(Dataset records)
Content starts

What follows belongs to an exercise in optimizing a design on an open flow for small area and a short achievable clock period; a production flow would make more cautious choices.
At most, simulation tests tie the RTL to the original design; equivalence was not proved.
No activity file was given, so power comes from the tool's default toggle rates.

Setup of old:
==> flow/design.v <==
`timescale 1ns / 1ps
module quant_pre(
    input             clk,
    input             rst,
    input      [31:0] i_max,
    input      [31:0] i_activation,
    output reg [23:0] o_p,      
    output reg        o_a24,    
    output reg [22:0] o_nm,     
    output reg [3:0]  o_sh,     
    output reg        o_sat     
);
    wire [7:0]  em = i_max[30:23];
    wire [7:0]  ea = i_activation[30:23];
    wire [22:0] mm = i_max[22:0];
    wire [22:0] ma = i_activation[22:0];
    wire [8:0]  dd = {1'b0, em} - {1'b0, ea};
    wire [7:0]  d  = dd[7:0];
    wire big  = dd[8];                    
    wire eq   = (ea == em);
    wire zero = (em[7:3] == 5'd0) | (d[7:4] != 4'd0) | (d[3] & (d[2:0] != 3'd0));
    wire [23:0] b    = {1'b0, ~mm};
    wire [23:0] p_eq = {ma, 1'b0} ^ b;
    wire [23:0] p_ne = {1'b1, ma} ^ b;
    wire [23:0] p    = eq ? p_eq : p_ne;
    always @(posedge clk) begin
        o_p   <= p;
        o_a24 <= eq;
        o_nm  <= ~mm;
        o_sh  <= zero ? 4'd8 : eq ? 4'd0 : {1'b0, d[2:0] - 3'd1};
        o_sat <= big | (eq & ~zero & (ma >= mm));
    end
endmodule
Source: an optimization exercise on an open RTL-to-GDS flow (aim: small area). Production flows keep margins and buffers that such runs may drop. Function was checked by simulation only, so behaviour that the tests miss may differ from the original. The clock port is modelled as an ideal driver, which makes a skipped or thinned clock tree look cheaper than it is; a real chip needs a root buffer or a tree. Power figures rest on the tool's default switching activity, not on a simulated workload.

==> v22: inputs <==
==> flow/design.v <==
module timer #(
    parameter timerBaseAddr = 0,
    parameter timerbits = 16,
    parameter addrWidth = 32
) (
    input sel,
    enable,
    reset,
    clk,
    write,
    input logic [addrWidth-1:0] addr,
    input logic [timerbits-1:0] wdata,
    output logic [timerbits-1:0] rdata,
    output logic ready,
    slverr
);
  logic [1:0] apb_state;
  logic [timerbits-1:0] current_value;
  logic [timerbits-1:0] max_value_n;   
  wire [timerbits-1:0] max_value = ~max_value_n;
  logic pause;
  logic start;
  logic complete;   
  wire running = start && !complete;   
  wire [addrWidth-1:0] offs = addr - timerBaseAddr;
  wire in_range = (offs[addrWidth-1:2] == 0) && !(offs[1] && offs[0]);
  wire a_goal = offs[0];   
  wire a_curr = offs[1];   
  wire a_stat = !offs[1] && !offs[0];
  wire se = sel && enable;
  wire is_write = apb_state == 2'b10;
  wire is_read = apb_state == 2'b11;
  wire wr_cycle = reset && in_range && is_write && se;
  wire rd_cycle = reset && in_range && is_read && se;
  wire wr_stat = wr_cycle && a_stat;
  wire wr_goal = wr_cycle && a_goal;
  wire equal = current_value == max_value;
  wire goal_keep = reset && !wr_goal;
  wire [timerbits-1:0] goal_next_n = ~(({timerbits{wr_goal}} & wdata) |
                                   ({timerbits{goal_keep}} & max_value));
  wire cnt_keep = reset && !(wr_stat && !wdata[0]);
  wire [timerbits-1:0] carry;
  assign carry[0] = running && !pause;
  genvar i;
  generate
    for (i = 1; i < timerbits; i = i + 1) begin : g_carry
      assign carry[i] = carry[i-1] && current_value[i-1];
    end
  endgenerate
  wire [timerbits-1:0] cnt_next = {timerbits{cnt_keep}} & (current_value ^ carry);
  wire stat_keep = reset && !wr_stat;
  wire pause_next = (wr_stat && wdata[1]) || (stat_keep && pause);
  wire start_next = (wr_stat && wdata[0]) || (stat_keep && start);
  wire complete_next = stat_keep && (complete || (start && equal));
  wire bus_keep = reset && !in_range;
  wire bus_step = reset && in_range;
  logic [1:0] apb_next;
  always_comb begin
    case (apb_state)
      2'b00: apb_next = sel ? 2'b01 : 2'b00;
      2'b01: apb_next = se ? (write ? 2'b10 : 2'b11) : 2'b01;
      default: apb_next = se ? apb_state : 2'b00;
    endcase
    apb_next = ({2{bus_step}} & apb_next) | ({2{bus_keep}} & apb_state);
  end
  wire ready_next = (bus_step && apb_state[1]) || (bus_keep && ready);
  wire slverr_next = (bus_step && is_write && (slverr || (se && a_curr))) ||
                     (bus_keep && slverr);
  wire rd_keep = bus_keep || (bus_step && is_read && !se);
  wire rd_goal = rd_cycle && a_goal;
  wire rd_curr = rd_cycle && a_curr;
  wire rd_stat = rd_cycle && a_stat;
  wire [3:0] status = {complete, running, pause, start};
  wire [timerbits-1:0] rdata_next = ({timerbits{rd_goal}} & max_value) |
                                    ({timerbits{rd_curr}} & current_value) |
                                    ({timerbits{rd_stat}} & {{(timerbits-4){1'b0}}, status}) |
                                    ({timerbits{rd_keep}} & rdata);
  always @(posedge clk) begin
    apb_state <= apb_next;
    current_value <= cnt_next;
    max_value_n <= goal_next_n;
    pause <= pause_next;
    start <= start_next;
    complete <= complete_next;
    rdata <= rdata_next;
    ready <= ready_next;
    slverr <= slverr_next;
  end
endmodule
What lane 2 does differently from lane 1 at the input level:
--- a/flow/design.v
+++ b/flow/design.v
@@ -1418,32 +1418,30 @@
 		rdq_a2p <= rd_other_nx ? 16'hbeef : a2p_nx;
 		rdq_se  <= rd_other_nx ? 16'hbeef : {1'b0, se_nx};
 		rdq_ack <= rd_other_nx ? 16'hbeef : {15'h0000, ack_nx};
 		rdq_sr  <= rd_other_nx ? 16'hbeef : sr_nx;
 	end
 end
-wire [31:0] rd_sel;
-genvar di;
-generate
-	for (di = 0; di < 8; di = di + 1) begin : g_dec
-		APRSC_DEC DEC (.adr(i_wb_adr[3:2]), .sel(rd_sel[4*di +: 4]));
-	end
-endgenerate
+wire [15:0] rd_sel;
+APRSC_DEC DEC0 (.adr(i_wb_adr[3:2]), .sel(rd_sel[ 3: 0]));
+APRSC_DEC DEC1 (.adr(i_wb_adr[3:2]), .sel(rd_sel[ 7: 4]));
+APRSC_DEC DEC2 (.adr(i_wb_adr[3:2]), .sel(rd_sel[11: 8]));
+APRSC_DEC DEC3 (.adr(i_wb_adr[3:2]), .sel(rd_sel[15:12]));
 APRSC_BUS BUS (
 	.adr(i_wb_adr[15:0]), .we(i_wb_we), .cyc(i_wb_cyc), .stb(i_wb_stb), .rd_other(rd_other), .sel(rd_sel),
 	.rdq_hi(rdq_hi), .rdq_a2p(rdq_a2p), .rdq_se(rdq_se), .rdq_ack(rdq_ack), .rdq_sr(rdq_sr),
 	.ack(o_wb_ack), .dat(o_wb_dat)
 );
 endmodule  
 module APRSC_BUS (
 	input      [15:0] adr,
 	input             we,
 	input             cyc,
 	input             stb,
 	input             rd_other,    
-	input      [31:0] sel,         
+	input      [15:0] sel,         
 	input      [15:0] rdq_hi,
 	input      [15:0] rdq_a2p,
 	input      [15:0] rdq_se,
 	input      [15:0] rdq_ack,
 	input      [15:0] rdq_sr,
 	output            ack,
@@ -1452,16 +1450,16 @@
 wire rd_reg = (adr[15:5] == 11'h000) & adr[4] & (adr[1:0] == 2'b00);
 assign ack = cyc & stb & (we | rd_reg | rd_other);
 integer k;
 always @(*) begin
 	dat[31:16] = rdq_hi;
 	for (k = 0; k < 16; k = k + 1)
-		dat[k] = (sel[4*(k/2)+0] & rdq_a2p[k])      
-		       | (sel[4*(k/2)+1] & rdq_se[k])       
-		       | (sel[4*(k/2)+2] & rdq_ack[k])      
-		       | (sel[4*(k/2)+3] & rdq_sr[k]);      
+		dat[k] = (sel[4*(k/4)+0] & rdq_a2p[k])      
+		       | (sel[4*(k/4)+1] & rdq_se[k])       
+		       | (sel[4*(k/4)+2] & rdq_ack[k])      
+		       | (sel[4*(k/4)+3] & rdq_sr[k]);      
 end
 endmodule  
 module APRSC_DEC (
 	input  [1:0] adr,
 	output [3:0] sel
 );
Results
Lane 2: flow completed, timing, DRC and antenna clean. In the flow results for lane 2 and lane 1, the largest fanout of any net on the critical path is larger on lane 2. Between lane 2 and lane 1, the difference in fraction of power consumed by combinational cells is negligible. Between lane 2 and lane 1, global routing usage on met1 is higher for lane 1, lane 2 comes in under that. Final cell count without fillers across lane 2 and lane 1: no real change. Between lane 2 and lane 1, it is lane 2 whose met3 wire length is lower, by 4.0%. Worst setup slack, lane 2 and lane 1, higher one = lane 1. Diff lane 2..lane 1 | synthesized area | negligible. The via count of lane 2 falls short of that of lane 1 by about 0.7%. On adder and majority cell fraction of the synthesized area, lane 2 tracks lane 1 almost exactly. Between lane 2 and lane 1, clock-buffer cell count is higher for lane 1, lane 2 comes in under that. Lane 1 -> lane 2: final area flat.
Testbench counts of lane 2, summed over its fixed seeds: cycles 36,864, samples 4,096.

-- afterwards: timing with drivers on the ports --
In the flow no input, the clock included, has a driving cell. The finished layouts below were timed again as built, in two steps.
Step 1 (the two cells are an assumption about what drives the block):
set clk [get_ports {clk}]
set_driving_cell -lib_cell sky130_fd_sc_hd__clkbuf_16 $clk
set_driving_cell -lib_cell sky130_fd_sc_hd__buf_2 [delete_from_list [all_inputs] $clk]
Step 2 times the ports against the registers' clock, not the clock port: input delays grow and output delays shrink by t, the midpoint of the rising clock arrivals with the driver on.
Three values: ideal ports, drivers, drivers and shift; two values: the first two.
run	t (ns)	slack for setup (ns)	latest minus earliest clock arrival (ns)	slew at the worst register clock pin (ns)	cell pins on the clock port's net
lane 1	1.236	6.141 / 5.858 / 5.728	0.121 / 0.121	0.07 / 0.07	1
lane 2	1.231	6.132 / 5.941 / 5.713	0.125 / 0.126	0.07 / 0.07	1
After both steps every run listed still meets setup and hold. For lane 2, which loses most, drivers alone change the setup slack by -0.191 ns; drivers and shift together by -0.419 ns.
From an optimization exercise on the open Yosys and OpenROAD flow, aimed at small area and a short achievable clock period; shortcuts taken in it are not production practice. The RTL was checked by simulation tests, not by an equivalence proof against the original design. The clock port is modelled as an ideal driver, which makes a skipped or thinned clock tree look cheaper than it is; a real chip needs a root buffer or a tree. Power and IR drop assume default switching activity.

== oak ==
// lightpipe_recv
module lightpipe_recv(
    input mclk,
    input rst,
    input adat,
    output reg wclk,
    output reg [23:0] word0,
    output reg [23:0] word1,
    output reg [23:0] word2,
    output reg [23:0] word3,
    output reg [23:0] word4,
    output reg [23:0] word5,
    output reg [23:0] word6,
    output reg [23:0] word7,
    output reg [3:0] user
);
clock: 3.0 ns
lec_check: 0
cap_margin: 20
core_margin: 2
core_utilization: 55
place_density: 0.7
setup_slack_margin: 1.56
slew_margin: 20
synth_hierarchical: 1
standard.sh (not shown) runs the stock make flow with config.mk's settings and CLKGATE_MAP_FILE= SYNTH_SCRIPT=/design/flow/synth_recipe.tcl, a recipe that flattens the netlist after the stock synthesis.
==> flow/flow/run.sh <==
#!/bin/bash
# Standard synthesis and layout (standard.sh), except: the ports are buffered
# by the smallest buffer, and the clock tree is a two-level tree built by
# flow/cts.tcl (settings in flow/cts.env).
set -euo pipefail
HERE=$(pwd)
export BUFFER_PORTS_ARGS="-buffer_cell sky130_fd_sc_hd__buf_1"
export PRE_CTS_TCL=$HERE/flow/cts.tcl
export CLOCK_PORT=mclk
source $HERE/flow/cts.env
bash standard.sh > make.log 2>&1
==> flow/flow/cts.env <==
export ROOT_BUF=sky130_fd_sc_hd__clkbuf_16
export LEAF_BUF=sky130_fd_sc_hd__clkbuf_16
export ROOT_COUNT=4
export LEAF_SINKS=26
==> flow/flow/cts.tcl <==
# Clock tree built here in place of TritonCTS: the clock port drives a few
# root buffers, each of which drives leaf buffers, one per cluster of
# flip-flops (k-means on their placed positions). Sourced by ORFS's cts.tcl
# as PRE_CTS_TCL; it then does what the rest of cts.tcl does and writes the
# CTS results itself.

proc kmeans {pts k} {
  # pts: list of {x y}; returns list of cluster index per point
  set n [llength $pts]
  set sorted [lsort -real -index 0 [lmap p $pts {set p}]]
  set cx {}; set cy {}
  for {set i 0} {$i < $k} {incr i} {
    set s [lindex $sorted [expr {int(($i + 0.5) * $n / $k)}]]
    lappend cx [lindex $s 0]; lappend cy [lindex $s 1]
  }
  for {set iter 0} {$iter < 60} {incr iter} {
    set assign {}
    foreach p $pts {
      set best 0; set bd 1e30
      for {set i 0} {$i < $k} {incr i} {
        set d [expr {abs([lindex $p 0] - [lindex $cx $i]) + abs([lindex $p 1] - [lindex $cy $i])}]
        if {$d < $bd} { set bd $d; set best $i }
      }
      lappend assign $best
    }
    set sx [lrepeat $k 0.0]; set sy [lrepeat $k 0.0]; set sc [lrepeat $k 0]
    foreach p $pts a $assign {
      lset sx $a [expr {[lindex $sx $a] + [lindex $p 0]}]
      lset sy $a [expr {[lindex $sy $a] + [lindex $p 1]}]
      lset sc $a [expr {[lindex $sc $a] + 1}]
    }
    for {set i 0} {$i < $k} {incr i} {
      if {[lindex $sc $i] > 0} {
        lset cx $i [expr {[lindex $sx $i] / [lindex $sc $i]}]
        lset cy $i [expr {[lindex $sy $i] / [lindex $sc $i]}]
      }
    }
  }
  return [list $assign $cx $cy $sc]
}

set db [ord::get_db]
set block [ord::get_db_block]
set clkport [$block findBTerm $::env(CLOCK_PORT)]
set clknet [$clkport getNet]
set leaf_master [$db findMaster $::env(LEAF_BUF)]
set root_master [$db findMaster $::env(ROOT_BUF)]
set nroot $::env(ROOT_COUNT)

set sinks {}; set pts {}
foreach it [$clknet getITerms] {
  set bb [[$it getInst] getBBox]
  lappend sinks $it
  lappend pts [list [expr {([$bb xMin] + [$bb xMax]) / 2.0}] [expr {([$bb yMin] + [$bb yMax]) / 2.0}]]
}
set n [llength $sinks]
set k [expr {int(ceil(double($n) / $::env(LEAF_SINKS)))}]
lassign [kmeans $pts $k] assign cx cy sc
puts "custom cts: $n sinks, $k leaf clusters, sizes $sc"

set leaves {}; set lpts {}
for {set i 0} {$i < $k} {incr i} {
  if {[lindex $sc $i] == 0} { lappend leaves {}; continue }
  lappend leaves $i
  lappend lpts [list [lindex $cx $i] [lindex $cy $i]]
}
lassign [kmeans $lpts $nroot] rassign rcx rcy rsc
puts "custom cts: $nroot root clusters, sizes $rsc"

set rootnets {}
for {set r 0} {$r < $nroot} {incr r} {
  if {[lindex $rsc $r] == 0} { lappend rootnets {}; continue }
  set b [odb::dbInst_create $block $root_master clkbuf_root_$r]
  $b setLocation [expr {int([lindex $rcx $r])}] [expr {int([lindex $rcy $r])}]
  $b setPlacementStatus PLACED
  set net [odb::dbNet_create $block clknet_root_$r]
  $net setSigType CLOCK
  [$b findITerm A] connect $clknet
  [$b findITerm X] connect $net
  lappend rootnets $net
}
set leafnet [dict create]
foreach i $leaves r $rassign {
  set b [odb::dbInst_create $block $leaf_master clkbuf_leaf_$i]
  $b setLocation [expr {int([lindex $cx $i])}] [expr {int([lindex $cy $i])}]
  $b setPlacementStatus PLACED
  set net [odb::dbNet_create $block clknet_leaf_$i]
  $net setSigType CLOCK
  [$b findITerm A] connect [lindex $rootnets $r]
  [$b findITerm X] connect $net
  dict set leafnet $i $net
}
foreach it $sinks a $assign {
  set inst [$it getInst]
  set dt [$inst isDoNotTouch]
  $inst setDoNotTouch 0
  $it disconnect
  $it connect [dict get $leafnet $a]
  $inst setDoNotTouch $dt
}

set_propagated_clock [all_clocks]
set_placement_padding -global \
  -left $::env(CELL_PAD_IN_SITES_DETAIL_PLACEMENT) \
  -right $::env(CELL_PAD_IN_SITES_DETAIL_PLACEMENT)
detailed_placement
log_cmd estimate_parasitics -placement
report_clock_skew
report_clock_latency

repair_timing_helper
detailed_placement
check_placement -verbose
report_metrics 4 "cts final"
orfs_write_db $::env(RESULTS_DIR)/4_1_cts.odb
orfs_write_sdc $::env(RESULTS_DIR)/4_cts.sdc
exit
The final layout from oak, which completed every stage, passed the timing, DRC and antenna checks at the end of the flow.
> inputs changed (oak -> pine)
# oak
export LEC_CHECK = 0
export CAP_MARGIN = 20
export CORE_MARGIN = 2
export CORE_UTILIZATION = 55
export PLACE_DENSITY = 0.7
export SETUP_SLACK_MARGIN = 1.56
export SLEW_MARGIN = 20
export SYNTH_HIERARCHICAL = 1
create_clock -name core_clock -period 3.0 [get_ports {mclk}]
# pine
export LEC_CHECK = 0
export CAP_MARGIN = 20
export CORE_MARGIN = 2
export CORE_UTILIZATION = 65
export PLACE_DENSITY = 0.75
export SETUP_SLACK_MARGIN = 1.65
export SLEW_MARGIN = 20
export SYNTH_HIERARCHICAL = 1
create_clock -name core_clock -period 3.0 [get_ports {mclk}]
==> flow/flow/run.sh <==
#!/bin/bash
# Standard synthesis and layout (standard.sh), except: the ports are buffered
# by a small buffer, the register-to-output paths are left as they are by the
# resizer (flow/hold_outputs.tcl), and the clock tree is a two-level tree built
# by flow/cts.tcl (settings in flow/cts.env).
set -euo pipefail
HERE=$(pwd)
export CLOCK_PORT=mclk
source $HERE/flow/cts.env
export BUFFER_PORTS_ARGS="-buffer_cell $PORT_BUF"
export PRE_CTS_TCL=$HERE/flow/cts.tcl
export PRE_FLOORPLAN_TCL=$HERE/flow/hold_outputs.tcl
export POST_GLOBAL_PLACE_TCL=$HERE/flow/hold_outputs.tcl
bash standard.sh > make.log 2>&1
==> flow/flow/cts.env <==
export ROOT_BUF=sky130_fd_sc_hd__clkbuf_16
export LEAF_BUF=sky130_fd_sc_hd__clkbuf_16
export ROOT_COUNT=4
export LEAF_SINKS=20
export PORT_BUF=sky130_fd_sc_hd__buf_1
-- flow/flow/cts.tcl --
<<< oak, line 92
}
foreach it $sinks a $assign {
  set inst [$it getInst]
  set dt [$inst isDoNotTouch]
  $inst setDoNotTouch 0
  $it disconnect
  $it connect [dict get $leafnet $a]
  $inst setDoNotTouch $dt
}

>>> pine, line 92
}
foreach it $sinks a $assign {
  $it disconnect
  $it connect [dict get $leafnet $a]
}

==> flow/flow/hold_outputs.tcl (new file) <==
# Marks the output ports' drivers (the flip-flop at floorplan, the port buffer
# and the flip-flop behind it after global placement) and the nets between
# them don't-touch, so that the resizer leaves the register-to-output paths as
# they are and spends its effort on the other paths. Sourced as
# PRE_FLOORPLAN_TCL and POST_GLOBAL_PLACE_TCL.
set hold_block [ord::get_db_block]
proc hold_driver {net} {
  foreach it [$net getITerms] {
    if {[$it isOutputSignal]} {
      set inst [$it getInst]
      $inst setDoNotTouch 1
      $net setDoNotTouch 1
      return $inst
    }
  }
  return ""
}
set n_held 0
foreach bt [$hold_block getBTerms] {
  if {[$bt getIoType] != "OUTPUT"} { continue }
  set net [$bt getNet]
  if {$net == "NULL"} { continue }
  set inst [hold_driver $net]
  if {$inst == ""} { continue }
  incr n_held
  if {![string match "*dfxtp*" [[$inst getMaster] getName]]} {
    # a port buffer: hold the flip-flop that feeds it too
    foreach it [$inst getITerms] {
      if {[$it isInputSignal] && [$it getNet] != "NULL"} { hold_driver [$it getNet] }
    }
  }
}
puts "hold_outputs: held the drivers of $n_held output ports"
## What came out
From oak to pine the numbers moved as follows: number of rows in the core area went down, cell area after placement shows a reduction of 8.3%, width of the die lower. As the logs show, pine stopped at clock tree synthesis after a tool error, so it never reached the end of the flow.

Content ends

**Exercise details**
What lines hold the string "hbeef"? Pick them out of the data.

**Answer box**
 		rdq_a2p <= rd_other_nx ? 16'hbeef : a2p_nx;
 		rdq_se  <= rd_other_nx ? 16'hbeef : {1'b0, se_nx};
 		rdq_ack <= rd_other_nx ? 16'hbeef : {15'h0000, ack_nx};
 		rdq_sr  <= rd_other_nx ? 16'hbeef : sr_nx;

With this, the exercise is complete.